Kim-Mai Cutler’s mid-2010s classic TechCrunch post is an earlier, more chaotic, culture-war-inflected version of the same idea. In Cutler’s view, the tech boom met a frozen housing supply, so everyone started fighting over crumbs and decrepit Victorians. Young vs old. Renters vs owners. Newcomers vs legacy residents. As money poured into the Bay Area, the incentives got more adversarial.
“Building causes gentrification” is emotionally intuitive, but still wrong
This debate is hard because people confuse “new buildings are expensive” with “new buildings cause prices to rise.” People might see a shiny building with high rents and infer it’s harmed neighborhood character. What they don’t see is the alternative where there’s no new building but those same new renters compete for older apartments nearby, pushing prices even higher. Despite the name, progressivism has become an ideology of stasis. It dislikes markets, distrusts supply, and tends to shun second order economic thinking. YIMBYism emerged from the left in the mid-2010s as a response to those views: culturally liberal, and broadly egalitarian, but willing to admit that shortages respond to supply.
Noah Smith has a good post that explains YIMBYism without leaning on the Econ 101 ideas that critics dismiss. His argument is that if you don’t add capacity, richer newcomers don’t disappear, nor do they stop coming. They displace other people by outbidding them for existing units. I’m one of them. One of the images in his post is a few blocks away from the 100-year old rent controlled apartment building I lived in for 7 years, while working as a well paid software engineer. My current place is also over a century old, and is even closer, so I understand the point personally. New supply doesn’t solve everything, but scarcity worsens every conflict.
This is why so much “anti-gentrification” politics ends up being functionally anti-housing. In practice, stopping market-rate housing protects the scarcity value of existing homes. This favors incumbent owners and, sometimes, long-tenured renters, but unintentionally does so at the expense of everyone trying to enter or move within the city. The losers are disproportionately younger households, lower-income renters, and would-be residents with no political foothold. It’s a classic SF policy, producing the opposite outcome of what it wants.
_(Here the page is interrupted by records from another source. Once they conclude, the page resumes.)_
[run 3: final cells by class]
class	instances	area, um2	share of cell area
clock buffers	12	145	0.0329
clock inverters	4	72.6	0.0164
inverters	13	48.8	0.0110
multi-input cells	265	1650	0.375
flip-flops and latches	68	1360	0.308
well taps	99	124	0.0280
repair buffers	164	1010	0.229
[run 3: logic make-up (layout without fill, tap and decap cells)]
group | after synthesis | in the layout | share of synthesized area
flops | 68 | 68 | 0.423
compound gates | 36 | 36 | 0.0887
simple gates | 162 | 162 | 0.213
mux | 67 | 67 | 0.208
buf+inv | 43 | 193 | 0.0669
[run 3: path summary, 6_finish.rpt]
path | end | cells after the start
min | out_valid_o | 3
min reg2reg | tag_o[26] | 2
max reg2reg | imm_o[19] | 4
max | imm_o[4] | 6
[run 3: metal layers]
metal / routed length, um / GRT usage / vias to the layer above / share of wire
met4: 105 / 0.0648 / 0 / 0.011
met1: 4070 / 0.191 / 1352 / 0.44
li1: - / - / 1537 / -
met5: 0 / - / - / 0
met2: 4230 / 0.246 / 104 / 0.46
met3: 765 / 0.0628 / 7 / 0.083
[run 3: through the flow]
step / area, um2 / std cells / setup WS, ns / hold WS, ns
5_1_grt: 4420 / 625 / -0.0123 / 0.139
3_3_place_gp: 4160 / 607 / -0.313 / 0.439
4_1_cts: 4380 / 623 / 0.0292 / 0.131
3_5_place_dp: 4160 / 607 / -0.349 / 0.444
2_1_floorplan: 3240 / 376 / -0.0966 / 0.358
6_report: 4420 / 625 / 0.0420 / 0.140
<file path="config.mk">
export PLATFORM = sky130hd
export DESIGN_NAME = change_dispenser
export DESIGN_NICKNAME = d
export VERILOG_FILES = /design/src/rtl/change_dispenser.sv
export SDC_FILE = /design/constraint.sdc
export NUM_CORES = 1
export LEC_CHECK = 0
export BUFFER_PORTS_ARGS = -buffer_cell sky130_fd_sc_hd__buf_2
export CAP_MARGIN = 20
export CORE_MARGIN = 1
export CORE_UTILIZATION = 50
export DETAILED_ROUTE_END_ITERATION = 8
export PLACE_DENSITY = 0.79
export SLEW_MARGIN = 20
export SYNTH_ARGS = -nofsm -noshare
export SYNTH_HDL_FRONTEND = slang
export SYNTH_SLANG_ARGS = --single-unit
</file>
<file path="constraint.sdc">
create_clock -name clk -period 4.91 [get_ports clk]
set_input_delay 0.491 -clock clk [delete_from_list [all_inputs] [get_ports clk]]
set_output_delay 0.491 -clock clk [all_outputs]
set_load 0.1 [all_outputs]
</file>
<file path="src/rtl/change_dispenser.sv">
// change_dispenser: greedy coin change dispenser with a ready/valid hopper handshake.
module change_dispenser #(
  parameter int COIN0 = 50,
  parameter int COIN1 = 10,
  parameter int COIN2 = 5,
  parameter int COIN3 = 1
) (
  input  logic       clk,
  input  logic       reset,
  input  logic       start,
  input  logic [6:0] changeAmount,
  input  logic       coinReady,
  output logic       coinValid,
  output logic [1:0] coinType,
  output logic       busy,
  output logic       done,
  output logic [3:0] coinCount,
  output logic [6:0] paidOut
);
  typedef enum logic [1:0] {IDLE, ISSUE, DONE} state_t;
  localparam logic [6:0] C0 = 7'(COIN0);
  localparam logic [6:0] C1 = 7'(COIN1);
  localparam logic [6:0] C2 = 7'(COIN2);
  localparam logic [6:0] C3 = 7'(COIN3);
  state_t state, state_n;
  logic [6:0] remaining, coin;
  // Coin choice depends only on the remaining register, so outputs never see inputs.
  always_comb begin
    coinType = remaining >= C0 ? 2'd0 : remaining >= C1 ? 2'd1 : remaining >= C2 ? 2'd2 : 2'd3;
    coin = remaining >= C0 ? C0 : remaining >= C1 ? C1 : remaining >= C2 ? C2 : C3;
    coinValid = state == ISSUE;
    busy = state == ISSUE;
    done = state == DONE;
    state_n = state == IDLE ? (start ? (changeAmount != 7'd0 ? ISSUE : DONE) : IDLE)
            : state == ISSUE ? (coinReady && remaining == coin ? DONE : ISSUE)
            : IDLE;
  end
  always_ff @(posedge clk)
    state <= reset ? IDLE : state_n;
  always_ff @(posedge clk) begin
    if (reset) begin
      remaining <= '0;
      coinCount <= '0;
      paidOut <= '0;
    end else if (state == IDLE && start) begin
      remaining <= changeAmount;
      coinCount <= '0;
      paidOut <= '0;
    end else if (state == ISSUE && coinReady) begin
      remaining <= remaining - coin;
      coinCount <= coinCount + {3'b0, coinCount != 4'hf};
      paidOut <= paidOut + coin;
    end
  end
endmodule

</file>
Local control is the problem, not the solution
In San Francisco, a single citizen can delay projects for years. I moved to San Francisco in 2015, just after a fire took down a building on 22nd and Mission, and passed on renting in the new building next door because I assumed construction on the burned lot would start soon. It’s still vacant. I lived a block away from the city’s infamous “historic laundromat,” where a housing project proposed in 2014 only reached demolition in 2022.
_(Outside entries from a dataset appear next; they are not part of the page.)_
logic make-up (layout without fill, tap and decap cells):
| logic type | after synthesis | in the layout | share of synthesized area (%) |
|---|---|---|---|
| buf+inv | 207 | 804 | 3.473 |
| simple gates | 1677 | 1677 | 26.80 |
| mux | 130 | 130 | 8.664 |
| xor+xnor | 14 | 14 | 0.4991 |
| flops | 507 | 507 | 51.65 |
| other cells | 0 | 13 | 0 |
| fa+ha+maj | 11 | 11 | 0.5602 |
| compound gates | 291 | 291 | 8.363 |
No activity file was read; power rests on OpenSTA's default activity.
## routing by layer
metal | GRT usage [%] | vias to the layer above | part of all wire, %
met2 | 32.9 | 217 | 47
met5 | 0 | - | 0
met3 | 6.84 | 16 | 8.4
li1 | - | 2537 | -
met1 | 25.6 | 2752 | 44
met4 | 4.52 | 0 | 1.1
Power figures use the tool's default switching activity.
Multiply these stories across the Bay Area and you get permanent housing shortages as a governance model. Conor Dougherty’s Golden Gates, and his NYT reporting on Mill Valley shows how the “small town democracy” aesthetic became an anti-housing weapon.
In response, housing politics has shifted to the state level. Local government is too easily captured by incumbents whose main goal is protecting narrow interests, preventing the future from arriving. Unfortunately, the local control problem hits aspiring entrepreneurs, too, and I don’t mean the ones pushing AI agents.
Prop 13: the original sin
The deepest root cause is Proposition 13, a 1978 ballot measure that caps property taxes by anchoring them to the home’s purchase price. The policy is well-intentioned. No one wants Grandma forced out because she can’t pay The Man. But in practice, Prop 13 makes the entire state allergic to change by distorting housing markets, discouraging people from moving, and favoring incumbents over newcomers. It rewards staying put forever.
Nami Sumida’s SF Chronicle interactive on the Painted Ladies shows six nearly identical houses with wildly different tax bills. Thanks to Prop 13, time-of-purchase matters more than actual value. One household pays about $1,100 in taxes annually while their neighbor pays nearly $44,000 per year for basically the same home. On its face, this is hard to defend.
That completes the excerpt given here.